Update.
authorFrançois Fleuret <francois@fleuret.org>
Tue, 18 Jul 2023 06:44:21 +0000 (08:44 +0200)
committerFrançois Fleuret <francois@fleuret.org>
Tue, 18 Jul 2023 06:44:21 +0000 (08:44 +0200)
main.py
tasks.py
world.py

diff --git a/main.py b/main.py
index e18887b..3be3d55 100755 (executable)
--- a/main.py
+++ b/main.py
@@ -266,6 +266,7 @@ picoclvr_pruner_eval = (
 
 if args.task == "sandbox":
     task = tasks.SandBox(
+        tasks.ProblemByheart(),
         nb_train_samples=args.nb_train_samples,
         nb_test_samples=args.nb_test_samples,
         batch_size=args.batch_size,
index 9cd06ae..eef84af 100755 (executable)
--- a/tasks.py
+++ b/tasks.py
@@ -64,10 +64,10 @@ class Task:
 
 
 class Problem:
-    def generate(nb):
+    def generate_sequences(self, nb):
         pass
 
-    def perf(seq, logger):
+    def log_performance(self, sequences, logger):
         pass
 
 
@@ -75,15 +75,33 @@ class ProblemByheart(Problem):
     def __init__(self):
         nb_seq, len_prompt, len_result = 100, 5, 5
         self.seq = torch.randint(10, (nb_seq, len_prompt + 1 + len_result))

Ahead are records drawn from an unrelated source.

<file path="src/rtl/mem_bus_arbiter_pkg.sv">
// mem_bus_arbiter_pkg: state codes and grant identifiers shared by the IF/MEM bus arbiter.
package mem_bus_arbiter_pkg;
  typedef enum logic [1:0] {
    ARB_IDLE   = 2'd0,
    ARB_BUSY_I = 2'd1,
    ARB_BUSY_D = 2'd2,
    ARB_ABORT  = 2'd3
  } arb_state_e;
  typedef enum logic {
    ARB_GNT_IF  = 1'b0,
    ARB_GNT_MEM = 1'b1
  } arb_gnt_e;
  localparam logic [3:0] SEL_WORD = 4'b1111;
endpackage

</file>
<file path="src/rtl/mem_bus_arbiter_grant.sv">
// mem_bus_arbiter_grant: combinational winner select; ARB_ROUND_ROBIN_EN alternates on contention.
module mem_bus_arbiter_grant
  import mem_bus_arbiter_pkg::*;
(
  input  logic     if_req,
  input  logic     mem_req,
`ifdef ARB_ROUND_ROBIN_EN
  input  arb_gnt_e last_grant,
`endif
  output logic     valid,
  output arb_gnt_e gnt
);
  assign valid = if_req | mem_req;
`ifdef ARB_ROUND_ROBIN_EN
  assign gnt = (if_req & mem_req) ? ((last_grant == ARB_GNT_IF) ? ARB_GNT_MEM : ARB_GNT_IF)
                                  : (mem_req ? ARB_GNT_MEM : ARB_GNT_IF);
`else
  // MEM holds the older instruction, so it wins on contention
  assign gnt = mem_req ? ARB_GNT_MEM : ARB_GNT_IF;
`endif
endmodule

</file>
<file path="src/rtl/mem_bus_arbiter.sv">
// mem_bus_arbiter: shares one registered Wishbone-style bus between IF and MEM; ARB_ROUND_ROBIN_EN selects alternating priority.
module mem_bus_arbiter
  import mem_bus_arbiter_pkg::*;
#(
  parameter int ADDR_W = 32,
  parameter int DATA_W = 32
) (
  input  logic              clk,
  input  logic              rst,
  input  logic              flush,
  input  logic              if_ce_i,
  input  logic [ADDR_W-1:0] if_addr_i,
  output logic [DATA_W-1:0] if_rdata_o,
  output logic              if_stallreq_o,
  input  logic              mem_ce_i,
  input  logic              mem_we_i,
  input  logic [3:0]        mem_sel_i,
  input  logic [ADDR_W-1:0] mem_addr_i,
  input  logic [DATA_W-1:0] mem_wdata_i,
  output logic [DATA_W-1:0] mem_rdata_o,
  output logic              mem_stallreq_o,
  output logic              bus_cyc_o,
  output logic              bus_stb_o,
  output logic              bus_we_o,
  output logic [3:0]        bus_sel_o,
  output logic [ADDR_W-1:0] bus_addr_o,
  output logic [DATA_W-1:0] bus_wdata_o,
  input  logic [DATA_W-1:0] bus_rdata_i,
  input  logic              bus_ack_i
);
  arb_state_e state;
  arb_gnt_e   gnt;
  logic       gnt_valid, done_i, done_d, busy;
`ifdef ARB_ROUND_ROBIN_EN
  arb_gnt_e   last_grant;
`endif
  assign busy = (state == ARB_BUSY_I) | (state == ARB_BUSY_D);
  assign if_stallreq_o  = ~rst & ((if_ce_i & ~done_i) | (state == ARB_ABORT));
  assign mem_stallreq_o = ~rst & ((mem_ce_i & ~done_d) | (state == ARB_ABORT));
  mem_bus_arbiter_grant u_grant (
    .if_req     (if_ce_i & ~done_i),
    .mem_req    (mem_ce_i & ~done_d),
`ifdef ARB_ROUND_ROBIN_EN
    .last_grant (last_grant),
`endif
    .valid      (gnt_valid),
    .gnt        (gnt)
  );
  always_ff @(posedge clk) begin
    if (rst) begin
      state       <= ARB_IDLE;
      done_i      <= 1'b0;
      done_d      <= 1'b0;
      if_rdata_o  <= '0;
      mem_rdata_o <= '0;
      bus_cyc_o   <= 1'b0;
      bus_stb_o   <= 1'b0;
      bus_we_o    <= 1'b0;
      bus_sel_o   <= '0;
      bus_addr_o  <= '0;
      bus_wdata_o <= '0;
`ifdef ARB_ROUND_ROBIN_EN
      last_grant  <= ARB_GNT_IF;
`endif
    end else begin
      done_i <= 1'b0;
      done_d <= 1'b0;
      if (state != ARB_IDLE && bus_ack_i) begin
        state       <= ARB_IDLE;
        bus_cyc_o   <= 1'b0;
        bus_stb_o   <= 1'b0;
        bus_we_o    <= 1'b0;
        bus_sel_o   <= '0;
        bus_addr_o  <= '0;
        bus_wdata_o <= '0;
        // an ack that lands in ABORT is swallowed: no data, no done pulse
        done_i <= state == ARB_BUSY_I;
        done_d <= state == ARB_BUSY_D;
        if (state == ARB_BUSY_I) if_rdata_o <= bus_rdata_i;
        if (state == ARB_BUSY_D && !bus_we_o) mem_rdata_o <= bus_rdata_i;
      end else if (busy && flush) begin
        state <= ARB_ABORT;
      end else if (state == ARB_IDLE && gnt_valid) begin
        state       <= (gnt == ARB_GNT_MEM) ? ARB_BUSY_D : ARB_BUSY_I;
        bus_cyc_o   <= 1'b1;
        bus_stb_o   <= 1'b1;
        bus_we_o    <= (gnt == ARB_GNT_MEM) ? mem_we_i : 1'b0;
        bus_sel_o   <= (gnt == ARB_GNT_MEM) ? mem_sel_i : SEL_WORD;
        bus_addr_o  <= (gnt == ARB_GNT_MEM) ? mem_addr_i : if_addr_i;
        bus_wdata_o <= (gnt == ARB_GNT_MEM) ? mem_wdata_i : '0;
`ifdef ARB_ROUND_ROBIN_EN
        last_grant  <= gnt;
`endif
      end
    end
  end
endmodule

</file>
<file path="config.mk">
export PLATFORM = sky130hd
export DESIGN_NAME = mem_bus_arbiter
export DESIGN_NICKNAME = d
export VERILOG_FILES = /design/src/rtl/mem_bus_arbiter_pkg.sv /design/src/rtl/mem_bus_arbiter_grant.sv /design/src/rtl/mem_bus_arbiter.sv
export SDC_FILE = /design/constraint.sdc
export NUM_CORES = 1
export LEC_CHECK = 0
export ABC_AREA = 1
export BUFFER_PORTS_ARGS = -buffer_cell sky130_fd_sc_hd__buf_4
export CORE_MARGIN = 4
export CORE_UTILIZATION = 48
export CTS_CLUSTER_SIZE = 24
export DETAILED_ROUTE_END_ITERATION = 12
export PLACE_DENSITY_LB_ADDON = 0.2
export SLEW_MARGIN = 20
export SYNTH_ARGS = -nofsm -noshare
export SYNTH_HDL_FRONTEND = slang
export SYNTH_SLANG_ARGS = --single-unit
export TNS_END_PERCENT = 5
</file>
<file path="constraint.sdc">
create_clock -name clk -period 2 [get_ports clk]
set_clock_uncertainty 0.2 [all_clocks]
set_input_delay 0.3 -clock clk [delete_from_list [all_inputs] [get_ports clk]]
set_output_delay 0.3 -clock clk [all_outputs]
set_load 0.01 [all_outputs]
</file>
Word-level counts from Yosys, hierarchy flattened --
Index checks and enable logic that the tools add are counted.
Storage, ports and cells: input port bits 139, logic and storage cells 47, bits in registers 138, output and inout bits 137
Cells by class: muxes and demuxes 8, reductions and logical operators 13, bitwise gates (word level) 13, eq/ne operators 3
Operators with widths (number):
- 2-to-1 mux 32 bit | 2
- 2-to-1 mux 2 bit | 3
- AND reduction 2 bit | 3
- inverter 1 bit | 5
- bitwise AND 1 bit | 4
- == test 2 bit (second input constant) | 2
- logical AND 1 bit | 4
- 2-to-1 mux 4 bit | 1
- OR 1 bit | 4
- nonzero test 2 bit | 2
- OR reduction 2 bit | 2
- == test 2 x 1 -> 1 bit (second input constant) | 1
- zero test 2 bit | 1
- 2-to-1 mux 1 bit | 2
- zero test 1 bit | 1

Depth between registers and ports, before layout --
depth in word-level cells 6, mapped depth 9, depth with buffers taken out 7

Cells and area by module --
From an unflattened synthesis, not the netlist that was laid out.
Second synthesis, totals: cell total of the unflattened synthesis 950, area total of the unflattened synthesis 6113.4 µm²
Modules (own cells, without submodules):
- mem_bus_arbiter | area an instance 6094.6 µm², cells each 946, times used 1, seq. area each 2762.6 µm²
- mem_bus_arbiter_grant | area an instance 18.8 µm², cells each 4, times used 1, seq. area each 0.0 µm²

Worst setup path before layout --
No wires, ideal clock.
path type register to register, from reg state[0], to reg if_rdata_o[10], stages on the path, launching flop included 9, library setup time 0.132 ns, clock period less this slack 1.703 ns, data required time 1.668 ns, arrival 1.370 ns, slack 0.297 ns, buffers on the path 2, cell sequence dfxtp_1 -> inv_1 -> ha_1 -> buf_2 -> nor2_2 -> nand2_1 -> clkbuf_1 -> nand2_1 -> a21oi_1
Between the ends: cells in the longest elaborated chain, start to end 3, elaborated cells between the ends (all ways) 4, those cells by class 1 x eq/ne; 3 x reduce/logical
Ends and longest elaborated chain:
- from (decl) | line mem_bus_arbiter.sv:31 | arb_state_e state;
- from (signal assigned) | line mem_bus_arbiter.sv:84 | state <= (gnt == ARB_GNT_MEM) ? ARB_BUSY_D : ARB_BUSY_I;
- nonzero test 2 bit | line mem_bus_arbiter.sv:68 | if (state != ARB_IDLE && bus_ack_i) begin
- logical AND 1 bit | line mem_bus_arbiter.sv:68
- AND reduction 2 bit (no source line) *
- to (signal assigned) | line mem_bus_arbiter.sv:79 | if (state == ARB_BUSY_I) if_rdata_o <= bus_rdata_i;
- to (decl) | line mem_bus_arbiter.sv:13 | output logic [DATA_W-1:0] if_rdata_o,
Every way passes the cells marked *; elsewhere a longest branch is shown, timed or not. A chain may end at the register's enable or synchronous reset.

Worst setup path in the final report --
from reg state[0], to out if_stallreq_o
Between the ends: cells in the longest elaborated chain, start to end 3
Ends and longest elaborated chain:
- == test 2 bit | line mem_bus_arbiter.sv:38 | assign if_stallreq_o = ~rst & ((if_ce_i & ~done_i) | (state == ARB_ABORT));
- OR 1 bit | line mem_bus_arbiter.sv:38
- bitwise AND 1 bit | line mem_bus_arbiter.sv:38
- to (decl) | line mem_bus_arbiter.sv:14 | output logic if_stallreq_o,
Every way passes these cells.

==> results.md <==
- Status: complete, no violations
- Clock latency on the worst-skew pair: 410 ps
- Synth Instances: 950
- Number of library cell types mapped by synthesis: 18
- Largest net degree at the start of global routing: a little under 70
- Comb power frac: 0.492
- HP Start: mem_sel_i[1]
- Layout area overhead: 53.17%
- DR vias/cell: 4.817
- Ports: between 200 and 300
- R2R setup slack: roughly 110 ps
- Core area: about 13000 um2
- Worst reg2reg path startpoint: done_d$_SDFF_PP0_
- Worst EP required: around 1500 ps
- CP Max Fanout: 3
- H-tree levels: 4
- Clock transition at path regs: 60 ps
- First-pass DRT Iterations: 5
- Die Wd: 121.8 um
- # rows: 41
- I/O Buffers: 275
- Crit Path Class: flop to output port
- Worst reg2reg endpoint: bus_addr_o[21]$_SDFFE_PP0P_
- RSZ-0062 raised after global routing: false
- Worst EP arrival: 1390 ps
- Post-synthesis area per instance: 6.544 um2
- Clock power share: 0.210
- Maximum VDD drop: between 0.6 and 0.7 mV
- CP endpoint kind: output port
- Die height: 121.8 um
- Slew Viols, Final: 0
- Switching share of power: 0.4012
- Hold-critical path endpoint: bus_sel_o[1]$_SDFFE_PP0P_
- Internal Power: 8.050 mW
- First-iteration detailed-routing DRC count: 545
- Initial Util: 0.4907
- Core Util, Final: 0.7516
- Antenna Cells: 0
- DR vias: between 6000 and 7000
- Post-DRT Antenna Nets: 0
- Share of layout cells above drive strength 1: 0.2892
- Final Cycle Share: 0.9473
- Clk buf depth: 2
- Mapped Area: slightly above 6000 um2
- Num CTS Buffers: 17
- First-pass GRT wire length: 30.58 mm
- Max Freq: around 530 MHz
- Vias in the first global route: 6307
- Critical Path Start Type: flop
- WHS Path Cells: 4
- Die area: 14840 um2
- GRT Util Overall: 0.2579
- Initial antenna violation count: 0
- Register area share after synthesis: 0.4444
- Max-cap violation count: 0
- Synth Warn #: 0
- CTS sink cnt: 138
- Sequential power share: 0.298
- Final nets: 1392
- Syn nets: 1093
- Final hold slack: 11.79 ps
- NetSw: 5.394 mW
- Post-synthesis register bit count: between 100 and 150
- Wirelength per Cell: 13.80 um
- TritonCTS clock tree: built
- PwrDens: 1412 nW/um2
- Min Clock Period, post-route: 1895 ps
- FF-to-FF path depth: 9
- Static leakage: 4.782 nW
- Post-DP HPWL: approximately 13 mm
- Final Hold Fails: 0
- Global route overflow: 0
- Slew @ Worst Pin: between 600 and 700 ps
- Setup_tns: 0 ps
- DR DRC count: 0
- Tot Pwr: 13.44 mW
- Final WL: 19.79 mm
- Clock root buffer: clkbuf_16
- Worst hold path type: primary input to flop
- Gpl congestion: 0.8354
- Relative slew slack: 0.5453
- Setup violations, final: 0
==> Yosys cell counts, drive strengths merged <==
master  instances  share of area
a21boi          1         0.0012
a21oi          66          0.053
buf            43          0.037
clkbuf         28          0.017
dfxtp         138           0.44
ha              4         0.0081
inv           111          0.067
nand2         308           0.19
nand3          94          0.076
nand4          31          0.031
nor2          121          0.074
nor4            1         0.0010
or2             4         0.0040
==> critical path: stages (launching register included) <==
cell	delay (ps)
dfxtp_1	330
buf_4	120
ha_1	130
inv_1	40
a21oi_1	190
buf_4	160
==> power by group through the flow <==
| stage | clock network (mW) | registers, mW | logic [mW] |
|---|---|---|---|
| global placement | 0 | 4.04 | 6.22 |
| finish | 2.82 | 4.01 | 6.62 |
| detailed placement | 0 | 4.05 | 6.29 |
| floorplan | 0 | 4.40 | 3.48 |
| CTS | 2.85 | 4.00 | 6.55 |
| global route | 2.98 | 4.09 | 7.41 |
==> per-layer routing <==
layer  vias up  track usage  wire length, um
li1       3524            -                -
met1      3043       0.3017             7562
met2       305       0.4454             9862
met3        36      0.07799             1917
met4         0      0.09594              443
met5         -            0                0
==> through the flow <==
step	area, um2	worst slack [ps]	cells
2_1_floorplan	6217	297.5	950
3_3_place_gp	8433	-167.2	1352
3_5_place_dp	8433	-207.0	1352
4_1_cts	9472	16.46	1431
5_1_grt	9523	13.48	1434
6_report	9523	105.4	1434
==> final cells by class <==
type | instances | area [um2]
clock buffer | 20 | 456.7
clock inverter | 12 | 76.32
fill | 994 | 3148
inverter | 111 | 416.7
multi-input combinational | 631 | 2753
sequential | 138 | 2763
tap | 172 | 215.2
timing repair buffer | 350 | 2843
==> kinds of logic after synthesis <==
kind of cell / Yosys count / synth area share
simple gates: 559 / 0.3725
buf+inv: 182 / 0.1207
flops: 138 / 0.4444
compound gates: 67 / 0.05434
fa+ha+maj: 4 / 0.008050
==> sequential cells by signal, summed over array words and instances (netlist names) <==
signal / cells
bus_stb_o: 1
done_d: 1
bus_addr_o: 32
done_i: 1
bus_wdata_o: 32
bus_we_o: 1
if_rdata_o: 32
mem_rdata_o: 32
bus_sel_o: 4
state: 2
==> repair_timing <==
action / 4_1_cts / 5_1_grt
gates cloned: 2 / 0
endpoints found under the setup margin: 124 / 91
endpoints found under the hold margin: 74 / 0
resized for setup: 4 / 6
pin swaps: 1 / 3
setup buffers: 0 / 3
hold buffers: 45 / 0
==> cell usage in the layout (no fill, tap or decap) <==
cell	Yosys	final
a21boi_1	1	1
ha_4	0	1
nand3_1	94	93
clkbuf_16	0	17
clkbuf_1	28	1
inv_1	94	94
nand2_2	2	2
buf_4	8	296
inv_2	17	17
bufbuf_16	0	1
buf_8	0	1
ha_1	4	3
nor2_2	2	1
dfxtp_1	138	138
nor4_1	1	1
nand3_4	0	1
clkbuf_8	0	2
nor2_1	119	118
a21oi_1	66	66
nand2_1	306	306
or2_2	4	4
nor2_4	0	3
dlygate4sd3_1	0	45
clkinv_2	0	7
buf_6	0	2
nand4_1	31	31
clkinvlp_4	0	2
clkinv_4	0	3
buf_12	0	5
==> worst max path at each step <==
stage                          startpoint                          end  slack [ps]
detailed placement  state[0]$_SDFFE_PP0P_  if_rdata_o[16]$_SDFFE_PP0P_        -210
CTS                 state[0]$_SDFFE_PP0P_   bus_addr_o[7]$_SDFFE_PP0P_          20
finish              state[0]$_SDFFE_PP0P_                if_stallreq_o         110
global route            done_d$_SDFF_PP0_  bus_addr_o[15]$_SDFFE_PP0P_          10
global placement    state[0]$_SDFFE_PP0P_        state[0]$_SDFFE_PP0P_        -170
floorplan           state[0]$_SDFFE_PP0P_  if_rdata_o[10]$_SDFFE_PP0P_         300
Power figures use the tool's default switching activity.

-        self.seq[:, len_prompt] = -1
+        self.seq[:, len_prompt] = 10
 
     def generate_sequences(self, nb):
-        return self.seq[torch.randint(self.seq.size(0), (nb,))]
-
+        sequences = self.seq[torch.randint(self.seq.size(0), (nb,))]
+        ar_mask = (sequences==10).long()
+        ar_mask = (ar_mask.cumsum(1) - ar_mask).clamp(max=1)
+        return sequences, ar_mask
+
+        # problems = [ProblemByheart()]
+        # nb_common_codes = 100
+
+        # def generate_sequences(nb_samples):
+            # problem_indexes = torch.randint(len(problems), (nb_samples,))
+            # nb_samples_per_problem = torch.one_hot(problem_indexes).sum(0)
+            # print(f"{nb_samples_per_problem}")
+            # all_seq = []
+            # for nb, p in zip(nb_samples_per_problem, problems):
+                # all_seq.append(p.generate_sequences(nb_samples_per_problem[nb]))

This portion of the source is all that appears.